- _TASK_
Say how many lines in the records include the string "follow", adding no other words.

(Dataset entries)
Design CPU, start of the top module:
module CPU(result,pc_value,r0_value,rf_we,instr,rst, clk);
input clk;
input rst;
input [15:0] instr;
output [15:0] result;
output [15:0] pc_value;
output [15:0] r0_value;
output rf_we;
wire [15:0] r0;
wire [15:0]out_ireg;
wire [3:0]out_idec_to_addrRdest;
wire [3:0]out_idec_to_addrRsrc;
wire [2:0]out_idec_to_alu_select;
wire [3:0]out_immHigh_idec;
wire out_wr_en_idec;
wire out_arith_mux_select0_idec;
wire out_arith_mux_select1_idec;
wire [15:0]out_arith_mux_to_alu_input;
wire [15:0] out_rfRsrc_to_arith_mux;
wire [15:0] out_imm_sign_extended_to_arith_mux;
wire [15:0] out_imm_zero_extended_to_arith_mux;
wire [15:0]out_rfRdest_to_alu;
wire [15:0] out_alu_to_mux;
wire C,V,N,Z;
wire [15:0] out_muxload;
wire select_mux_load;
wire select_mux_mov;
wire [15:0] out_left_shifted_to_muxload_in;
wire [15:0] out_ram_to_muxload_in;
wire ram_en;
wire [15:0]out_pc;
assign pc_value = out_pc;
assign r0_value = r0;
assign rf_we = out_wr_en_idec;
wire [2:0]select_mux_which_load;
wire [15:0] out_mov_mux;
wire [15:0] out_mux_to_rf;
assign result = out_mux_to_rf;
wire [15:0] out_shifter_to_select_mux_which_load;
wire [15:0] out_mux_to_shifter_in;
wire select_which_to_shift;
wire branch;
wire jump;
wire [15:0] bj_value;
wire select_br_or_jump;
wire [15:0] out_psr;
wire [15:0]input_psr;
assign input_psr[0] = C;
assign input_psr[1] = V;
assign input_psr[2] = N;
assign input_psr[3] = Z;
assign input_psr[15:4] = 12'b0;
inde dec(ram_en, select_br_or_jump, branch, jump, select_which_to_shift, select_mux_mov, select_mux_load,select_mux_which_load,out_immHigh_idec,out_idec_to_addrRdest, out_idec_to_addrRsrc, out_idec_to_alu_select, out_wr_en_idec,out_arith_mux_select1_idec, out_arith_mux_select0_idec, out_ireg, out_psr[3:0]);
  ...
Size: ~3,000 cells after synthesis, ~32,000 um^2 of cells after synthesis.
clock: 7.97 ns
lec_check: 0
abc_area: 0
cap_margin: 5
cell_pad_in_sites_detail_placement: 0
cell_pad_in_sites_global_placement: 0
core_aspect_ratio: 1.19
core_margin: 2
core_utilization: 65
cts_cluster_diameter: 91
gpl_routability_driven: 1
hold_slack_margin: 0.01
max_routing_layer: met4
place_density_lb_addon: 0.23
setup_slack_margin: 1.52
slew_margin: 40
tns_end_percent: 35
run.sh (not shown) runs the stock make flow with config.mk's settings and CLKGATE_MAP_FILE=.
The baseline did not get past global routing (GRT-0116).
Change:
ABC_AREA = 1   (was 0)
CAP_MARGIN = 0   (was 5)
CELL_PAD_IN_SITES_DETAIL_PLACEMENT = 1   (was 0)
CELL_PAD_IN_SITES_GLOBAL_PLACEMENT = default   (was 0)
CORE_ASPECT_RATIO = 1.74   (was 1.19)
CORE_MARGIN = 7   (was 2)
CORE_UTILIZATION = 38   (was 65)
CTS_CLUSTER_DIAMETER = default   (was 91)
GPL_ROUTABILITY_DRIVEN = default   (was 1)
HOLD_SLACK_MARGIN = default   (was 0.01)
MAX_ROUTING_LAYER = default   (was met4)
MIN_ROUTING_LAYER = met2   (was default)
PLACE_DENSITY_LB_ADDON = 0.07   (was 0.23)
SETUP_SLACK_MARGIN = 0.03   (was 1.52)
SLEW_MARGIN = 20   (was 40)
TNS_END_PERCENT = default   (was 35)
clock period = 6.32 ns   (was 7.97 ns; I/O delays follow)
The new run completed, yet does not pass: setup timing.
Synthesized cell count came out higher by 20%.
Area after synthesis came out lower by 4.2%.
Die area rose by 75%.
Change:
ABC_AREA = default   (was 1)
CAP_MARGIN = 30   (was 0)
CORE_ASPECT_RATIO = 1.56   (was 1.74)
CORE_MARGIN = 2   (was 7)
CORE_UTILIZATION = 49   (was 38)
MIN_ROUTING_LAYER = met1   (was met2)
PLACE_DENSITY = 0.54   (was default)
PLACE_DENSITY_LB_ADDON = default   (was 0.07)
SETUP_SLACK_MARGIN = 1.96   (was 0.03)
TNS_END_PERCENT = 25   (was default)
clock period = 6.84 ns   (was 6.32 ns; I/O delays follow)
After rerunning: The new run finished with setup timing left. Power goes down by a few percent. Cell area goes up by a few percent. Non-clock buffer count goes down by 1. Worst hold slack improved by 29 ps. Clock skew climbs by 7.0 ps. Combinational power increases slightly. First-iteration DRC count came out lower by well over a third. Via count fell by a quarter to a third. Sequential share of layout area decreases by 1.7 points. Sequential power falls by a few percent. Final cell count fell by about a fifth.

- _ANSWER TO THIS PROBLEM_
2